How to make time for healthy eating
To reap the benefits of healthy eating while cramming for finals, you need to get organized in advance. A meal plan will take the pressure off, giving you a list of nutritious options to turn to instead of relying on campus food trucks.
Follow these 4 simple steps to create your very own meal plan:
- Start by planning your planning time. Set aside 15 minutes each week to write down the meals you want to have for the coming week. Use this checklist to ensure you’re hitting the mark on nutritional requirements.
- Use a weekly (or even monthly) calendar to map out the healthy breakfasts, lunches, snacks, and dinners you came up with during your 15-minute brainstorming session. (Try this template from Eat Right Ontario.)
- Make a grocery list based on the ingredients you’ll need to prepare the meals you’ve added to your plan. The list will help you save time and money at the supermarket: by only picking up the things you’ve planned to eat, you won’t wind up throwing away extras that go bad before you have a chance to get to them.
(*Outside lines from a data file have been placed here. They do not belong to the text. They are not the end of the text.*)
This design comes from an exercise in tuning for small area, a short achievable clock period and few clock cycles per item on the open sky130 flow, not from production work.
RTL that was checked went through simulation tests only; none was proved equivalent to the original.
Power figures rest on the tool's default switching activity, not on a simulated workload.

Design tsq_decoder, start of the top module:
module tsq_decoder (
    input  wire        clk,
    input  wire        rst,           
    input  wire        start,         
    input  wire        ext,           
    input  wire [22:0] in_size,       
    output wire        idle,
    input  wire        in_valid,
    input  wire [7:0]  in_data,
    output wire        in_ready,
    output wire        mem_re,
    output wire [17:0] mem_raddr,
    input  wire [7:0]  mem_rdata,     
    output wire        mem_we,
    output wire [17:0] mem_waddr,
    output wire [7:0]  mem_wdata,
    output wire        done,          
    output wire [3:0]  status,
    output wire [18:0] out_size
);
    localparam [22:0] OUTPUT_SIZE = 23'd327680;
    localparam [2:0] ST_OK       = 3'd0;
    localparam [2:0] ERR_SIZE    = 3'd2;
    localparam [2:0] ERR_INSIZE  = 3'd3;
    localparam [2:0] ERR_UNDERRUN= 3'd4;
    localparam [2:0] ERR_OFFSET  = 3'd5;
    localparam [2:0] ERR_OVERLAP = 3'd6;
    localparam [2:0] ERR_OVERRUN = 3'd7;
    localparam B_IDLE = 0,
               B_HDR  = 1,    
               B_WAIT = 2,    
               B_GHDR = 3,    
               B_LIT  = 4,    
               B_OFF0 = 5,
               B_OFF1 = 6,
               B_VAL  = 7,    
               B_FIN  = 8,    
               B_DONE = 9,
               B_CHK  = 10;   
    localparam [10:0] P_IDLE = 11'd1 << B_IDLE,
  ...
export LEC_CHECK = 0
export CAP_MARGIN = 20
export CORE_MARGIN = 2
export CORE_UTILIZATION = 60
export CTS_CLUSTER_DIAMETER = 60
export CTS_CLUSTER_SIZE = 20
export SETUP_SLACK_MARGIN = 4.6
export SLEW_MARGIN = 20
create_clock -name core_clock -period 7.5 [get_ports {clk}]
standard.sh (not shown) runs the stock make flow with config.mk's settings and CLKGATE_MAP_FILE= SYNTH_SCRIPT=/design/flow/synth_recipe.tcl, a recipe that flattens the netlist after the stock synthesis.
==> flow/flow/run.sh <==
#!/bin/bash
# The standard layout, with the port buffers placed as the smallest buffer
# cell (the resizer sizes them up where timing needs it).
set -euo pipefail
export BUFFER_PORTS_ARGS="-buffer_cell sky130_fd_sc_hd__buf_1"
bash standard.sh > standard.log 2>&1
Testbench counts at the start, summed over its fixed seeds: cycles 402,748, bytes 355,495.
Change:
--- a/flow/design.v
+++ b/flow/design.v
@@ -74,13 +74,14 @@
     reg        s_c;            
     reg [6:0]  s_len;          
     reg        n_v;
     reg [2:0]  n_kind;
     reg [6:0]  n_len;          
     reg        n_ovr;
-    reg        n_held;         
+    reg [6:0]  r_len;
+    reg        r_ovr;
     reg [7:0]  off_lo, off_hi;
     reg        lo_gt, lo_z, lo_lt;
     reg        v_eoff, v_eovl, v_small;
     reg        e_act;
     reg        e_last;
     reg [17:0] e_src;
@@ -118,22 +119,23 @@
     assign mem_wdata = wdata;
     assign done      = ps[B_DONE];
     assign status    = {1'b0, st};
     assign out_size  = pj;             
     wire [15:0] off   = {off_hi, off_lo};
     wire [18:0] diff  = {1'b0, anchor} - {3'd0, off};
-    wire v_err   = v_eoff || v_eovl || n_ovr;
+    wire v_err   = v_eoff || v_eovl || r_ovr;
     wire v_acc   = v_small ? (!e_act && !rd_pend) : (!e_act || e_last);
     wire v_go    = ps[B_VAL] && !v_err && v_acc;
     wire irem_small = (irem[18:5] == 14'd0);
     wire grp_uf     = irem_small && (irem[4:0] < (first ? 5'd8 : 5'd5));
     wire lit_uf     = irem_small && (irem[4:0] < s_len[4:0]);
     wire ref_uf     = irem_small && (irem[4:0] < 5'd2);
     wire sym_ovr    = (orem[18:7] == 12'd0) && (orem[6:0] < s_len);
     wire [18:0] idec = ex ? (first ? 19'd8 : 19'd5) : (s_c ? {12'd0, s_len} : 19'd2);
-    wire d_go    = d_en && !n_v && !h_pend;
+    wire a_busy  = ps[B_OFF0] || ps[B_OFF1] || ps[B_VAL];
+    wire d_go    = d_en && !n_v && !h_pend && !(!ex && !par && a_busy);
     wire d_sym   = d_go && !ex && !orem_z;
     wire c_end = ps[B_WAIT] || v_go ||
                  ((ps[B_GHDR] || ps[B_LIT] || ps[B_HDR]) && take && last);
     wire kill = ps[B_DONE];
     wire [18:0] orem_nx = orem - {12'd0, s_len};
     wire size_err = (in_data[7:3] != 5'd0 ||
@@ -149,13 +151,13 @@
         ps[B_VAL]:  if (v_err) ps_nx = P_DONE;
         ps[B_FIN]:  if (!e_act) ps_nx = P_DONE;
         ps[B_DONE]: ps_nx = P_IDLE;
         default: ;
         endcase
         if (c_end) begin
-            if (!n_v || n_held) ps_nx = P_WAIT;
+            if (!n_v) ps_nx = P_WAIT;
             else begin
                 case (n_kind)
                 I_GHDR:  ps_nx = P_GHDR;
                 I_LIT:   ps_nx = P_LIT;
                 I_REF:   ps_nx = P_OFF0;
                 I_FIN:   ps_nx = P_FIN;
@@ -174,20 +176,16 @@
             we_r    <= !kill && (rd_pend || lit_take);
             rd_pend <= !kill && e_act;
             lit_rdy <= !e_act && !v_go;
             wdata   <= rd_pend ? mem_rdata : in_data;
             if (we_r) wj <= wj + 18'd1;
             if (v_go) begin
-                n_v    <= 1'b0;
-                n_held <= 1'b0;
-            end
-            if (v_go) begin
                 e_act  <= 1'b1;
                 e_src  <= diff[17:0];
-                e_len  <= n_len;
-                e_last <= (n_len == 7'd1);
+                e_len  <= r_len;
+                e_last <= (r_len == 7'd1);
             end else if (e_act) begin
                 e_src  <= e_src + 18'd1;
                 e_len  <= e_len - 7'd1;
                 e_last <= (e_len == 7'd2);
                 if (e_last) e_act <= 1'b0;
             end
@@ -251,13 +249,12 @@
                 wj     <= 18'd0;
                 ex     <= 1'b1;
                 cnt    <= 5'd2;
                 d_en   <= 1'b0;
                 h_pend <= 1'b0;
                 n_v    <= 1'b0;
-                n_held <= 1'b0;
             end
             ps[B_CHK]: begin
                 if (r_bad) begin
                     st <= ERR_INSIZE;
                 end
             end
@@ -290,13 +287,13 @@
                 endcase
             end
             ps[B_OFF0]: if (take) begin
                 off_lo <= in_data;
                 lo_gt  <= (in_data > anchor[7:0]);
                 lo_z   <= (in_data == 8'd0);
-                lo_lt  <= !in_data[7] && (in_data[6:0] < n_len);
+                lo_lt  <= !in_data[7] && (in_data[6:0] < r_len);
             end
             ps[B_OFF1]: if (take) begin
                 off_hi  <= in_data;
                 v_eoff  <= (lo_z && in_data == 8'd0) ||
                            (anchor[17:16] == 2'd0 &&
                             (in_data > anchor[15:8] || (in_data == anchor[15:8] && lo_gt)));
@@ -310,18 +307,18 @@
             ps[B_FIN]: if (!e_act) begin
                 st <= ST_OK;
             end
             default: ;
             endcase
             if (c_end) begin
-                if (n_v && !n_held) begin
+                if (n_v) begin
                     n_v <= 1'b0;
                     case (n_kind)
                     I_GHDR: cnt <= 5'd4;
                     I_LIT:  cnt <= n_len[4:0] - 5'd1;
-                    I_REF:  begin n_v <= 1'b1; n_held <= 1'b1; end
+                    I_REF:  begin r_len <= n_len; r_ovr <= n_ovr; end
                     I_FIN:  ;
                     default: begin st <= n_len[2:0]; pj <= 19'd0; end
                     endcase
                 end
             end
             if (ps[B_HDR] && take && last && size_err) begin
What happened: Non-clock buffer count climbs by 9; power drops slightly; register-to-register slack degrades by 0.03 ns; clock skew drops by 0.0045 ns; global-route usage drops by 1.8 points; clock-buffer cell count climbs by 1; utilization drops by 0.60 points; design area climbs slightly.
Testbench counts after the change, summed over its fixed seeds: cycles 400,444, bytes 355,495.

* * *

run A:
tsq_decoder, a different RTL version from the one above (not shown whole).
Size in the first run: ~1400 cells after synthesis, about 250 flip-flops, roughly 14000 um^2 of cells after synthesis.
==> flow/config.mk <==
export PLATFORM = sky130hd
export DESIGN_NAME = tsq_decoder
export DESIGN_NICKNAME = tsq_decoder
export VERILOG_FILES = /design/flow/design.v
export SDC_FILE = /design/flow/constraint.sdc
export NUM_CORES = 4
export LEC_CHECK = 0
export CAP_MARGIN = 20
export CORE_MARGIN = 2
export CORE_UTILIZATION = 40
export SETUP_SLACK_MARGIN = 4.0
export SLEW_MARGIN = 20
==> flow/constraint.sdc <==
create_clock -name core_clock -period 7.5 [get_ports {clk}]
set_input_delay 1.5000 -clock core_clock [delete_from_list [all_inputs] [get_ports {clk}]]
set_output_delay 1.5000 -clock core_clock [all_outputs]
set_load 0.01 [all_outputs]
run.sh (not shown) runs the stock make flow with config.mk's settings and CLKGATE_MAP_FILE= SYNTH_SCRIPT=/design/flow/synth_recipe.tcl, a recipe that flattens the netlist after the stock synthesis.
Stock flow here: none of the scripts above is used.
## Diff of input files: run B against run A
-- flow/design.v --
<<< run A, line 66
    reg [7:0]  ctrl;
    reg [7:0]  sz0, sz1, sz2, sz3;
    reg        ex;             
    reg        par;            
    reg [2:0]  kn;             
    reg        s_c;            
    reg [6:0]  s_len;          
>>> run B, line 66
    reg [7:0]  ctrl;
    reg [7:0]  sz0, sz1, sz2, sz3;
    reg [3:0]  k;              
    reg        s_c;            
    reg [6:0]  s_len;          
<<< run A, line 92
                                           : ({3'd0, nib} + 7'd1);
    endfunction
    wire       kn_c = ctrl[3'd7 - kn];
    reg  [7:0] kn_szb;
>>> run B, line 90
                                           : ({3'd0, nib} + 7'd1);
    endfunction
    wire [2:0] kn = k[2:0] + 3'd1;                        
    wire       kn_c = ctrl[3'd7 - kn];
    reg  [7:0] kn_szb;
<<< run A, line 103
    end
    wire [3:0] kn_nib = kn[0] ? kn_szb[3:0] : kn_szb[7:4];
    reg  lit_rdy;              
    wire rdy      = ps[B_HDR] || ps[B_GHDR] || ps[B_OFF0] ||
                    ps[B_OFF1] || (ps[B_LIT] && lit_rdy);
>>> run B, line 102
    end
    wire [3:0] kn_nib = kn[0] ? kn_szb[3:0] : kn_szb[7:4];
    wire lit_rdy  = !e_act && !rd_pend;
    wire rdy      = ps[B_HDR] || ps[B_GHDR] || ps[B_OFF0] ||
                    ps[B_OFF1] || (ps[B_LIT] && lit_rdy);
<<< run A, line 129
    wire ref_uf     = irem_small && (irem[4:0] < 5'd2);
    wire sym_ovr    = (orem[18:7] == 12'd0) && (orem[6:0] < s_len);
    wire [18:0] idec = ex ? 19'd5 : (s_c ? {12'd0, s_len} : 19'd2);
    wire a_busy  = ps[B_OFF0] || ps[B_OFF1] || (ps[B_VAL] && !v_go);
    wire d_go    = d_en && !n_v && !h_pend && !(!ex && !par && a_busy);
    wire d_sym   = d_go && !ex && !orem_z;
    wire c_end = ps[B_WAIT] || v_go ||
                 ((ps[B_GHDR] || ps[B_LIT] || ps[B_HDR]) && take && last);
>>> run B, line 128
    wire ref_uf     = irem_small && (irem[4:0] < 5'd2);
    wire sym_ovr    = (orem[18:7] == 12'd0) && (orem[6:0] < s_len);
    wire [18:0] idec = k[3] ? 19'd5 : (s_c ? {12'd0, s_len} : 19'd2);
    wire a_busy  = ps[B_OFF0] || ps[B_OFF1] || (ps[B_VAL] && !v_go);
    wire d_go    = d_en && !n_v && !h_pend && !(!k[3] && !k[0] && a_busy);
    wire d_sym   = d_go && !k[3] && !orem_z;
    wire c_end = ps[B_WAIT] || v_go ||
                 ((ps[B_GHDR] || ps[B_LIT] || ps[B_HDR]) && take && last);
<<< run A, line 138
    wire [18:0] orem_nx = orem - {12'd0, s_len};
    always @(posedge clk) begin
        begin
            we_r    <= !kill && (rd_pend || lit_take);
            rd_pend <= !kill && e_act;
            lit_rdy <= !e_act && !v_go;
            wdata   <= rd_pend ? mem_rdata : in_data;
            if (we_r) wj <= wj + 18'd1;
>>> run B, line 137
    wire [18:0] orem_nx = orem - {12'd0, s_len};
    always @(posedge clk) begin
        if (rst) begin
            ps      <= P_IDLE;
            e_act   <= 1'b0;
            rd_pend <= 1'b0;
            we_r    <= 1'b0;
        end else begin
            we_r    <= !kill && (rd_pend || lit_take);
            rd_pend <= !kill && e_act;
            wdata   <= rd_pend ? mem_rdata : in_data;
            if (we_r) wj <= wj + 18'd1;
<<< run A, line 161
                    n_kind <= I_FIN;
                    d_en   <= 1'b0;
                end else if (ex) begin
                    h_pend <= 1'b1;
                    if (grp_uf) begin
>>> run B, line 164
                    n_kind <= I_FIN;
                    d_en   <= 1'b0;
                end else if (k[3]) begin
                    h_pend <= 1'b1;
                    if (grp_uf) begin
<<< run A, line 196
                orem_z <= (orem_nx == 19'd0);
                pj     <= pj + {12'd0, s_len};
                if (!par) anchor <= pj[17:0];
                par    <= !par;
                kn     <= kn + 3'd1;
                ex     <= (kn == 3'd0);
                s_c    <= kn_c;
                s_len  <= dec_len(kn_c, kn_nib, r_ext);
>>> run B, line 199
                orem_z <= (orem_nx == 19'd0);
                pj     <= pj + {12'd0, s_len};
                if (!k[0]) anchor <= pj[17:0];
                k      <= k + 4'd1;
                s_c    <= kn_c;
                s_len  <= dec_len(kn_c, kn_nib, r_ext);
<<< run A, line 210
                pj     <= 19'd0;
                wj     <= 18'd0;
                ex     <= 1'b1;
                cnt    <= 5'd2;
                d_en   <= 1'b0;
>>> run B, line 211
                pj     <= 19'd0;
                wj     <= 18'd0;
                k      <= 4'd8;
                cnt    <= 5'd2;
                d_en   <= 1'b0;
<<< run A, line 239
                3'd3: begin
                    sz0    <= in_data;
                    ex     <= 1'b0;
                    par    <= 1'b0;
                    kn     <= 3'd1;
                    h_pend <= 1'b0;
                    s_c    <= ctrl[7];
>>> run B, line 240
                3'd3: begin
                    sz0    <= in_data;
                    k      <= 4'd0;
                    h_pend <= 1'b0;
                    s_c    <= ctrl[7];
<<< run A, line 300
            end
        end
        if (rst) begin
            ps      <= P_IDLE;
            e_act   <= 1'b0;
            rd_pend <= 1'b0;
            we_r    <= 1'b0;
        end
    end
endmodule
>>> run B, line 299
            end
        end
    end
endmodule
==> comparison <==
Between run B and run A, the difference in total power consumption of the routed design is negligible. Run B reports a higher total nets after synthesis than run A does. [compare] base=run A new=run B: final non-filler cell total now sits higher; utilization now sits lower; number of enable flip-flop cells after synthesis now sits higher; synthesized cell count now sits higher; signal arrival time at the worst endpoint now sits higher. Diff run A -> run B: relative area of clock buffers and inverters in the final design down 0.65 points, setup slack went down, total wire length after detailed routing picked up an extra about 12%.
No run of this note included a check of the RTL's function; only the layout flow was run.

port drivers added, routing unchanged:
How much do the figures lean on ideal ports? The routed layouts below were timed once more, with nothing changed but the port constraints.
Step 1 assumes that a clkbuf_16 drives the clock port and a buf_2 every other input.
Step 2, shift: input delay + t, output delay - t, t = (earliest + latest rising clock arrival at the registers) / 2. This alone moves slack from input paths to output paths.
a / b / c = ideal / step 1 / step 2; a / b = the first two.
run	t, ns	setup slack, ns	latest minus earliest clock arrival (ns)	pins driven straight from the clock port
the first run of note 1	0.570	4.666 / 4.672 / 4.120	0.028 / 0.028	1
the second run of note 1	0.554	4.602 / 4.625 / 4.071	0.023 / 0.024	1
run A	0.588	4.093 / 4.043 / 3.573	0.019 / 0.018	1
run B	0.595	4.075 / 4.068 / 3.514	0.016 / 0.016	1
After both steps every run listed still meets setup and hold. The setup slack of run B, which loses most, moves by -0.007 ns with the drivers and by -0.561 ns with both steps.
- Get a head start on food prep when you get home from grocery shopping: chop onions, wash and dry lettuce, or slice up some peppers. When it comes time to actually cook your next dinner, you’ll be one step ahead.
Do your future self a huge favour, and make a meal plan for exam week now. Next time you’re cooking dinner, double the recipe and freeze the extra portions - you’ll have ready-to-go dinners waiting for you on those stressful nights of last-minute cramming.
Although it seems like extra effort at first, making a meal plan will save you time and worry in the busy weeks ahead. With a meal plan in hand, you’ll never have to improvise when dinnertime comes around.